American artist (1905–1990)

Vivian Schuyler-Key (née Vivian Schuyler; November 3, 1905 – 1990), was an American painter, sculptor, printmaker, designer, and illustrator. She began her career in the 1920s, working within the Harlem Renaissance. Her chosen medium was oil painting, particularly still life paintings of flowers, landscapes, and human subjects. Schuyler-Keys can be stylistically identified with figurative realism. She focused mainly on figurative realism. Schuyler-Key was the first Black woman to graduate from the Pratt Institute.

== Early life and education ==
Vivian Schuyler was born on November 3, 1905, to Black parents Henry Foster Schuyler, and Jessie Valentine Schuyler.

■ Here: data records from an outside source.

This is an optimization exercise on Yosys and OpenROAD, whose aim is small area and a short achievable clock period, not a production implementation. The RTL was checked by simulation tests, not by an equivalence proof against the original design.

## packet_identifier
module packet_identifier #(
    parameter GEN1_PIPEWIDTH = 8,
    parameter GEN2_PIPEWIDTH = 16,
    parameter GEN3_PIPEWIDTH = 32,
    parameter GEN4_PIPEWIDTH = 8,
    parameter GEN5_PIPEWIDTH = 8
)(
    input  [511:0] data_in,
    input  [63:0]  DK,
    input          valid_pd,
    input  [2:0]   gen,
    input          linkup,
    input          clk,
    input          rst,
    input  [4:0]   numberOfDetectedLanes,
    input  [127:0] syncHeader,
    output [511:0] data_out,
    output [63:0]  pl_valid,
    output [63:0]  pl_dlpstart,
    output [63:0]  pl_dlpend,
    output [63:0]  pl_tlpstart,
    output [63:0]  pl_tlpedb,
    output [63:0]  pl_tlpend,
    output         w
);
assign data_out = data_in;
assign w = valid_pd & linkup;
wire m12 = (gen == 3'd1) | (gen == 3'd2);
reg [2:0] lb;    
reg       bnz;   
reg [2:0] ln;    
always @* begin
    bnz = 1'b1;
    case (gen)
        3'd1: lb = 3'd0;
        3'd2: lb = 3'd1;
        3'd3: lb = 3'd2;
        3'd4: lb = 3'd0;
        3'd5: lb = 3'd0;
        default: begin lb = 3'd0; bnz = 1'b0; end
    endcase
    case (numberOfDetectedLanes)
        5'b00001: ln = 3'd0;
        5'b00010: ln = 3'd1;
        5'b00100: ln = 3'd2;
        5'b01000: ln = 3'd3;
        default:  ln = 3'd4;
    endcase
end
wire [2:0] lv = lb + ln;   
wire [6:0] vseg;
assign vseg[0] = bnz;
assign vseg[1] = bnz & (lv >= 3'd1);
assign vseg[2] = bnz & (lv >= 3'd2);
assign vseg[3] = bnz & (lv >= 3'd3);
assign vseg[4] = bnz & (lv >= 3'd4);
assign vseg[5] = bnz & (lv >= 3'd5);
assign vseg[6] = bnz & (lv >= 3'd6);
reg       act_q, ty_q, hd_q, s1_q;
reg [1:0] lo_q;
reg [4:0] h_q;
reg [5:0] hx_q;
wire [64:0] act, ty, hd, s1, pend, z;           
wire [1:0]  lo [0:64];
wire [4:0]  h  [0:64];
wire [63:0] act_n, ty_n, hd_n, s1_n, pend_n, z_n;   
wire [1:0]  lo_n [0:63];
wire [4:0]  h_n  [0:63];
wire [63:0] b1ev;
assign act[0]  = act_q;
assign ty[0]   = ty_q;
assign hd[0]   = hd_q;
assign s1[0]   = s1_q;
assign lo[0]   = lo_q;
assign h[0]    = h_q;
assign pend[0] = 1'b0;
assign z[0]    = (h_q == 5'd0);
genvar i;
generate
  ...
Settings: LEC_CHECK=0, ABC_AREA=1, CAP_MARGIN=20, CELL_PAD_IN_SITES_DETAIL_PLACEMENT=2, CELL_PAD_IN_SITES_GLOBAL_PLACEMENT=2, CORE_AREA=4 4 1046 156, DIE_AREA=0 0 1050 160, PLACE_DENSITY=0.4, SLEW_MARGIN=20; clock period 500.0 ns.
standard.sh (not shown) runs the stock make flow with config.mk's settings and CLKGATE_MAP_FILE= SYNTH_SCRIPT=/design/flow/synth_recipe.tcl, a recipe that flattens the netlist after the stock synthesis.
==> flow/flow/run.sh <==
#!/bin/bash
# Own layout flow: the standard flow (standard.sh) with
#  - the standard flow's synthesis script, but an area-oriented ABC mapping script (flow/area.abc),
#    no full-adder extraction and no buffers on pass-through wires;
#  - sky130_fd_sc_hd__buf_1 as the buffer on every input and output port.
# Each tool's output goes to the ORFS logs under orfs/logs; make's output to flow_make.log.
set -euo pipefail
W=$(pwd)
# the ORFS synthesis script, with the ABC arguments re-pointed at our script
sed -e 's|^source \$::env(SCRIPTS_DIR)/synth_preamble.tcl$|&\nset abc_args [list -script '"$W"'/flow/area.abc {*}$lib_args {*}$lib_dont_use_args]|' \
    "$FLOW_HOME/scripts/synth.tcl" > "$W/synth_own_orfs.tcl"
grep -q "flow/area.abc" "$W/synth_own_orfs.tcl"
# The standard flow's synthesis wrapper, sourcing the patched script
sed -e "s|source \$::env(SCRIPTS_DIR)/synth.tcl|source $W/synth_own_orfs.tcl|" \
    "$W/synth_recipe.tcl" > "$W/synth_own.tcl"
grep -q "synth_own_orfs.tcl" "$W/synth_own.tcl"
bash "$W/standard.sh" \
    SYNTH_SCRIPT="$W/synth_own.tcl" \
    SYNTH_INSBUF=0 \
    SETUP_SLACK_MARGIN=238 \
    ADDER_MAP_FILE= \
    "BUFFER_PORTS_ARGS=-buffer_cell sky130_fd_sc_hd__buf_1" \
    finish > "$W/flow_make.log" 2>&1
test -s "$W/out/final.def"
==> flow/flow/area.abc <==
strash
&get -n
&st
&syn2
&dch -f
&nf -R 1000
&put
The starting point produced a clean layout.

Her father worked as a coachmen, and her mother worked as a domestic worker. Schuyler was born in Hempstead, New York, and attended Hempstead High School where she was the art editor for her high school's yearbook. She graduated with her diploma in 1923 and proceeded to win a New York State scholarship that same year.

With the support of her New York State scholarship, Schuyler-Key attended Pratt Institute School of Fine Arts (now Pratt Institute) from 1923 to 1926. In 1947, Schuyler-Key graduated from the Pratt Institute, making her the first Black woman to do so. She was the first Black woman to graduate from Pratt Institute.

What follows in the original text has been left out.